WORK TO BE COMPLETED: Set down the lines of the data exactly, starting at the first and stopping after the line containing "localparam int unsigned SCALE_MULT_A".
- Opening Delimiter -
File: src/crane_fault_pkg.sv
// Shared constants and carrier types for the crane travel fault detector.
// Assumes a 32-bit APB master and a 100 MHz system clock.
package crane_fault_pkg;

	// --------------------------------------------------------------
	// Bus widths
	// --------------------------------------------------------------
	localparam int unsigned ADDR_W = 8;
	localparam int unsigned DATA_W = 32;

	// --------------------------------------------------------------
	// Register byte addresses
	// --------------------------------------------------------------
	localparam logic [7:0] OFS_PROT_SEL  = 8'h00;
	localparam logic [7:0] OFS_LIMIT_1   = 8'h04;
	localparam logic [7:0] OFS_LIMIT_2   = 8'h08;
	localparam logic [7:0] OFS_SIGN_SEL  = 8'h0C;
	localparam logic [7:0] OFS_SCALE     = 8'h10;
	localparam logic [7:0] OFS_STOP_POS  = 8'h14;
	localparam logic [7:0] OFS_CONFIG    = 8'h18;
	localparam logic [7:0] OFS_FAULT     = 8'h1C;
	localparam logic [7:0] OFS_IRQ_STAT  = 8'h20;
	localparam logic [7:0] OFS_IRQ_MASK  = 8'h24;

	// --------------------------------------------------------------
	// Field positions
	// --------------------------------------------------------------
	localparam int unsigned PSEL_RANGE_BIT = 5;
	localparam int unsigned PSEL_LIMIT_BIT = 6;
	localparam int unsigned SIGN_FIRST_BIT = 0;
	localparam int unsigned SIGN_SECOND_BIT = 1;
	localparam int unsigned IRQ_RANGE_BIT  = 0;
	localparam int unsigned IRQ_LIMIT_BIT  = 1;
	localparam int unsigned IRQ_W          = 2;

	// --------------------------------------------------------------
	// Reset values and scale arithmetic
	// --------------------------------------------------------------
	localparam logic [15:0] PROT_SEL_RST   = 16'h0000;
	localparam logic [5:0]  CONFIG_RST     = 6'h10;
	localparam logic [1:0]  IRQ_MASK_RST   = 2'h0;
	localparam int unsigned SCALE_MULT_A   = 10;
	localparam int unsigned SCALE_MULT_B   = 4096;
	localparam logic [34:0] SCALE_FACTOR   = 35'(SCALE_MULT_A * SCALE_MULT_B);

	// --------------------------------------------------------------
	// Carrier types
	// --------------------------------------------------------------
	typedef struct packed {
		logic              psel;
		logic              penable;
		logic              pwrite;
		logic [ADDR_W-1:0] paddr;
		logic [DATA_W-1:0] pwdata;
	} apb_req_t;

	typedef struct packed {
		logic [DATA_W-1:0] prdata;
		logic              pready;
		logic              pslverr;
	} apb_rsp_t;

	// Terminal inputs, active high (switch ON = 1)
	typedef struct packed {
		logic first_end_limit_switch;
		logic second_end_limit_switch;
		logic fwd_run;
		logic rev_run;
		logic start_cmd;
	} term_in_t;

	// Configuration word, bit 5 downward
	typedef struct packed {
		logic absolute_meter;
		logic limit_switch_speed_feed_enable;
		logic second_switch_assigned;
		logic first_switch_assigned;
		logic speed_feed_sel;
		logic position_feed_sel;
	} cfg_t;

endpackage

File: src/crane_travel_fault_detect.sv
// Crane travel fault detector: stop position range fault and end limit switch fault.
// Assumes an APB master on clk_sys; terminal inputs arrive asynchronously.
//
// The implementer's own choices: the address map and register access over APB.
`timescale 1ns/100ps

module crane_travel_fault_detect (
	// Clock and reset
	input  wire logic                      clk_sys,
	input  wire logic                      rstn,
	// APB slave
	input  wire crane_fault_pkg::apb_req_t apb_req,
	output      crane_fault_pkg::apb_rsp_t apb_rsp,
	// Terminals
	input  wire crane_fault_pkg::term_in_t term_in,
	// Fault and interrupt outputs
	output      logic                      range_fault,
	output      logic                      limit_fault,
	output      logic                      irq
);
	import crane_fault_pkg::*;

	// --------------------------------------------------------------
	// Helpers
	// --------------------------------------------------------------

	// Signed motion limit from a magnitude and its sign bit
	function automatic logic signed [34:0] signed_limit(input logic [30:0] mag, input logic neg);
		logic signed [34:0] wide;
		wide = $signed({4'h0, mag});
		signed_limit = neg ? -wide : wide;
	endfunction

	// --------------------------------------------------------------
	// Address decode
	// --------------------------------------------------------------

	// Register slots reached over the bus
	typedef enum logic [3:0] {
		REG_PROT_SEL,
		REG_LIMIT_1,
		REG_LIMIT_2,
		REG_SIGN_SEL,
		REG_SCALE,
		REG_STOP_POS,
		REG_CONFIG,
		REG_FAULT,
		REG_IRQ_STAT,
		REG_IRQ_MASK,
		REG_NONE
	} reg_sel_t;

	// Shared by the read mux and the write path so both agree on the map
	function automatic reg_sel_t decode_addr(input logic [7:0] a);
		if (a == OFS_PROT_SEL) begin
			decode_addr = REG_PROT_SEL;
		end else if (a == OFS_LIMIT_1) begin
			decode_addr = REG_LIMIT_1;
		end else if (a == OFS_LIMIT_2) begin
			decode_addr = REG_LIMIT_2;
		end else if (a == OFS_SIGN_SEL) begin
			decode_addr = REG_SIGN_SEL;
		end else if (a == OFS_SCALE) begin
			decode_addr = REG_SCALE;
		end else if (a == OFS_STOP_POS) begin
			decode_addr = REG_STOP_POS;
		end else if (a == OFS_CONFIG) begin
			decode_addr = REG_CONFIG;
		end else if (a == OFS_FAULT) begin
			decode_addr = REG_FAULT;
		end else if (a == OFS_IRQ_STAT) begin
			decode_addr = REG_IRQ_STAT;
		end else if (a == OFS_IRQ_MASK) begin
			decode_addr = REG_IRQ_MASK;
		end else begin
			decode_addr = REG_NONE;
		end
	endfunction

	// --------------------------------------------------------------
	// State
	// --------------------------------------------------------------
	typedef struct packed {
		logic [15:0] prot_sel;
		logic [30:0] limit_first;
		logic [30:0] limit_second;
		logic [1:0]  sign_sel;
		logic [15:0] scale;
		logic [31:0] stop_pos;
		logic        stop_written;
		cfg_t        cfg;
		logic        range_fault;
		logic        limit_fault;
		apb_rsp_t    rsp;
	} core_state_t;

	core_state_t state_ff;
	core_state_t nxt_state;

	// --------------------------------------------------------------
	// Terminal synchronisation
	// --------------------------------------------------------------
	term_in_t term_s;

	// Switches come from the terminal pins only; no link path exists
	term_sync u_term_sync (
		.clk_sys  (clk_sys),
		.rstn     (rstn),
		.raw_in   (term_in),
		.sync_out (term_s)
	);

	// --------------------------------------------------------------
	// Bus decode
	// --------------------------------------------------------------
	logic             setup_ph;
	logic             wr_acc;
	logic [7:0]       addr;
	logic [31:0]      wdata;
	logic [31:0]      rd_word;
	logic             rd_miss;
	logic [IRQ_W-1:0] irq_status;
	logic [IRQ_W-1:0] irq_mask;
	logic [IRQ_W-1:0] irq_clr;
	logic [IRQ_W-1:0] irq_set;
	logic             mask_we;
	reg_sel_t         sel;

	assign setup_ph = apb_req.psel & ~apb_req.penable;
	assign wr_acc   = apb_req.psel & apb_req.penable & apb_req.pwrite & state_ff.rsp.pready;
	assign addr     = apb_req.paddr;
	assign wdata    = apb_req.pwdata;
	assign sel      = decode_addr(addr);
	assign mask_we  = wr_acc && (sel == REG_IRQ_MASK);
	assign irq_clr  = (wr_acc && (sel == REG_IRQ_STAT)) ? wdata[IRQ_W-1:0] : '0;

	// Read mux, sampled in the setup cycle
	always_comb begin
		rd_word = 32'h0000_0000;
		rd_miss = 1'b0;
		if (sel == REG_PROT_SEL) begin
			rd_word = {16'h0000, state_ff.prot_sel};
		end else if (sel == REG_LIMIT_1) begin
			rd_word = {1'b0, state_ff.limit_first};
		end else if (sel == REG_LIMIT_2) begin
			rd_word = {1'b0, state_ff.limit_second};
		end else if (sel == REG_SIGN_SEL) begin
			rd_word = {30'h0000_0000, state_ff.sign_sel};
		end else if (sel == REG_SCALE) begin
			rd_word = {16'h0000, state_ff.scale};
		end else if (sel == REG_STOP_POS) begin
			rd_word = state_ff.stop_pos;
		end else if (sel == REG_CONFIG) begin
			rd_word = {26'h000_0000, state_ff.cfg};
		end else if (sel == REG_FAULT) begin
			rd_word = {29'h0000_0000, state_ff.stop_written, state_ff.limit_fault,
				state_ff.range_fault};
		end else if (sel == REG_IRQ_STAT) begin
			rd_word = {30'h0000_0000, irq_status};
		end else if (sel == REG_IRQ_MASK) begin
			rd_word = {30'h0000_0000, irq_mask};
		end else begin
			rd_miss = 1'b1;
		end
	end

	// --------------------------------------------------------------
	// Motion range evaluation
	// --------------------------------------------------------------
	logic signed [34:0] lower_lim;
	logic signed [34:0] upper_lim;
	logic signed [34:0] span;
	logic signed [34:0] stop_val;
	logic [34:0]        scale_span;
	logic               range_armed;
	logic               range_eval;
	logic               cmd_outside;
	logic               lim_inverted;
	logic               scale_short;
	logic               range_hit;

	// Each limit is a magnitude with its own sign bit; widened so span cannot wrap
	assign lower_lim  = signed_limit(state_ff.limit_first, state_ff.sign_sel[SIGN_FIRST_BIT]);
	assign upper_lim  = signed_limit(state_ff.limit_second, state_ff.sign_sel[SIGN_SECOND_BIT]);
	assign span       = upper_lim - lower_lim;
	assign stop_val   = 35'(signed'(state_ff.stop_pos));
	assign scale_span = 35'({19'h0_0000, state_ff.scale} * SCALE_FACTOR);

	assign range_armed  = state_ff.prot_sel[PSEL_RANGE_BIT];
	assign range_eval   = state_ff.cfg.position_feed_sel
		&& (term_s.start_cmd || state_ff.stop_written);
	assign cmd_outside  = state_ff.stop_written
		&& ((stop_val < lower_lim) || (stop_val > upper_lim));
	assign lim_inverted = lower_lim > upper_lim;
	assign scale_short  = state_ff.cfg.absolute_meter
		&& ($signed(scale_span) < span);
	assign range_hit    = range_armed && range_eval
		&& (cmd_outside || lim_inverted || scale_short);

	// --------------------------------------------------------------
	// Limit switch evaluation
	// --------------------------------------------------------------
	logic limit_armed;
	logic feed_sel;
	logic sw_en;
	logic one_sw_mode;
	logic two_sw_mode;
	logic one_sw_avail;
	logic two_sw_avail;
	logic one_sw_trip;
	logic two_sw_trip;
	logic limit_hit;

	assign limit_armed = state_ff.prot_sel[PSEL_LIMIT_BIT];
	assign feed_sel    = state_ff.cfg.position_feed_sel | state_ff.cfg.speed_feed_sel;
	assign sw_en       = state_ff.cfg.limit_switch_speed_feed_enable;
	assign one_sw_mode = state_ff.cfg.first_switch_assigned & ~state_ff.cfg.second_switch_assigned;
	assign two_sw_mode = state_ff.cfg.first_switch_assigned & state_ff.cfg.second_switch_assigned;

	assign one_sw_avail = (sw_en && feed_sel) || one_sw_mode;
	assign two_sw_avail = (sw_en && feed_sel) || two_sw_mode;

	// Switch OFF means the input reads low
	assign one_sw_trip = one_sw_mode && one_sw_avail
		&& !term_s.first_end_limit_switch;
	assign two_sw_trip = two_sw_mode && two_sw_avail
		&& ((!term_s.first_end_limit_switch && term_s.fwd_run)
		|| (!term_s.second_end_limit_switch && term_s.rev_run));

	assign limit_hit = limit_armed && (one_sw_trip || two_sw_trip);

	// --------------------------------------------------------------
	// Next state
	// --------------------------------------------------------------
	always_comb begin
		nxt_state = state_ff;

		// Register writes at the completing access edge
		if (wr_acc) begin
			if (sel == REG_PROT_SEL) begin
				nxt_state.prot_sel = wdata[15:0];
			end else if (sel == REG_LIMIT_1) begin
				nxt_state.limit_first = wdata[30:0];
			end else if (sel == REG_LIMIT_2) begin
				nxt_state.limit_second = wdata[30:0];
			end else if (sel == REG_SIGN_SEL) begin
				nxt_state.sign_sel = wdata[1:0];
			end else if (sel == REG_SCALE) begin
				nxt_state.scale = wdata[15:0];
			end else if (sel == REG_STOP_POS) begin
				nxt_state.stop_pos     = wdata;
				nxt_state.stop_written = 1'b1;
			end else if (sel == REG_CONFIG) begin
				nxt_state.cfg = cfg_t'(wdata[5:0]);
			end
		end

		// Faults only set; nothing but reset clears them
		nxt_state.range_fault = state_ff.range_fault | range_hit;
		nxt_state.limit_fault = state_ff.limit_fault | limit_hit;

		// Registered response: ready in the first access cycle
		nxt_state.rsp.pready  = setup_ph;
		nxt_state.rsp.pslverr = setup_ph & rd_miss;
		// Writes and idle cycles return zero data
		nxt_state.rsp.prdata  = 32'h0000_0000;
		if (setup_ph && !apb_req.pwrite) begin
			nxt_state.rsp.prdata = rd_word;
		end
	end

	always_ff @(posedge clk_sys or negedge rstn) begin
		if (!rstn) begin
			state_ff          <= '0;
			state_ff.prot_sel <= PROT_SEL_RST;
			state_ff.cfg      <= cfg_t'(CONFIG_RST);
		end else begin
			state_ff <= nxt_state;
		end
	end

	// --------------------------------------------------------------
	// Interrupts
	// --------------------------------------------------------------
	logic [IRQ_W-1:0] fault_now;
	logic [IRQ_W-1:0] fault_nxt;

	always_comb begin
		fault_now                = '0;
		fault_nxt                = '0;
		fault_now[IRQ_RANGE_BIT] = state_ff.range_fault;
		fault_nxt[IRQ_RANGE_BIT] = nxt_state.range_fault;
		fault_now[IRQ_LIMIT_BIT] = state_ff.limit_fault;
		fault_nxt[IRQ_LIMIT_BIT] = nxt_state.limit_fault;
	end

	// One event per fault, only on the cycle it first latches
	for (genvar i = 0; i < IRQ_W; i++) begin : g_fault_rise
		assign irq_set[i] = fault_nxt[i] & ~fault_now[i];
	end

	irq_bank u_irq_bank (
		.clk_sys    (clk_sys),
		.rstn       (rstn),
		.set_evt    (irq_set),
		.clr_bits   (irq_clr),
		.mask_we    (mask_we),
		.mask_wdata (wdata[IRQ_W-1:0]),
		.status     (irq_status),
		.mask       (irq_mask),
		.irq        (irq)
	);

	// --------------------------------------------------------------
	// Outputs
	// --------------------------------------------------------------
	assign apb_rsp     = state_ff.rsp;
	assign range_fault = state_ff.range_fault;
	assign limit_fault = state_ff.limit_fault;

endmodule // crane_travel_fault_detect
- Closing Delimiter -
COMPLETED EXERCISE:
File: src/crane_fault_pkg.sv
// Shared constants and carrier types for the crane travel fault detector.
// Assumes a 32-bit APB master and a 100 MHz system clock.
package crane_fault_pkg;

	// --------------------------------------------------------------
	// Bus widths
	// --------------------------------------------------------------
	localparam int unsigned ADDR_W = 8;
	localparam int unsigned DATA_W = 32;

	// --------------------------------------------------------------
	// Register byte addresses
	// --------------------------------------------------------------
	localparam logic [7:0] OFS_PROT_SEL  = 8'h00;
	localparam logic [7:0] OFS_LIMIT_1   = 8'h04;
	localparam logic [7:0] OFS_LIMIT_2   = 8'h08;
	localparam logic [7:0] OFS_SIGN_SEL  = 8'h0C;
	localparam logic [7:0] OFS_SCALE     = 8'h10;
	localparam logic [7:0] OFS_STOP_POS  = 8'h14;
	localparam logic [7:0] OFS_CONFIG    = 8'h18;
	localparam logic [7:0] OFS_FAULT     = 8'h1C;
	localparam logic [7:0] OFS_IRQ_STAT  = 8'h20;
	localparam logic [7:0] OFS_IRQ_MASK  = 8'h24;

	// --------------------------------------------------------------
	// Field positions
	// --------------------------------------------------------------
	localparam int unsigned PSEL_RANGE_BIT = 5;
	localparam int unsigned PSEL_LIMIT_BIT = 6;
	localparam int unsigned SIGN_FIRST_BIT = 0;
	localparam int unsigned SIGN_SECOND_BIT = 1;
	localparam int unsigned IRQ_RANGE_BIT  = 0;
	localparam int unsigned IRQ_LIMIT_BIT  = 1;
	localparam int unsigned IRQ_W          = 2;

	// --------------------------------------------------------------
	// Reset values and scale arithmetic
	// --------------------------------------------------------------
	localparam logic [15:0] PROT_SEL_RST   = 16'h0000;
	localparam logic [5:0]  CONFIG_RST     = 6'h10;
	localparam logic [1:0]  IRQ_MASK_RST   = 2'h0;
	localparam int unsigned SCALE_MULT_A   = 10;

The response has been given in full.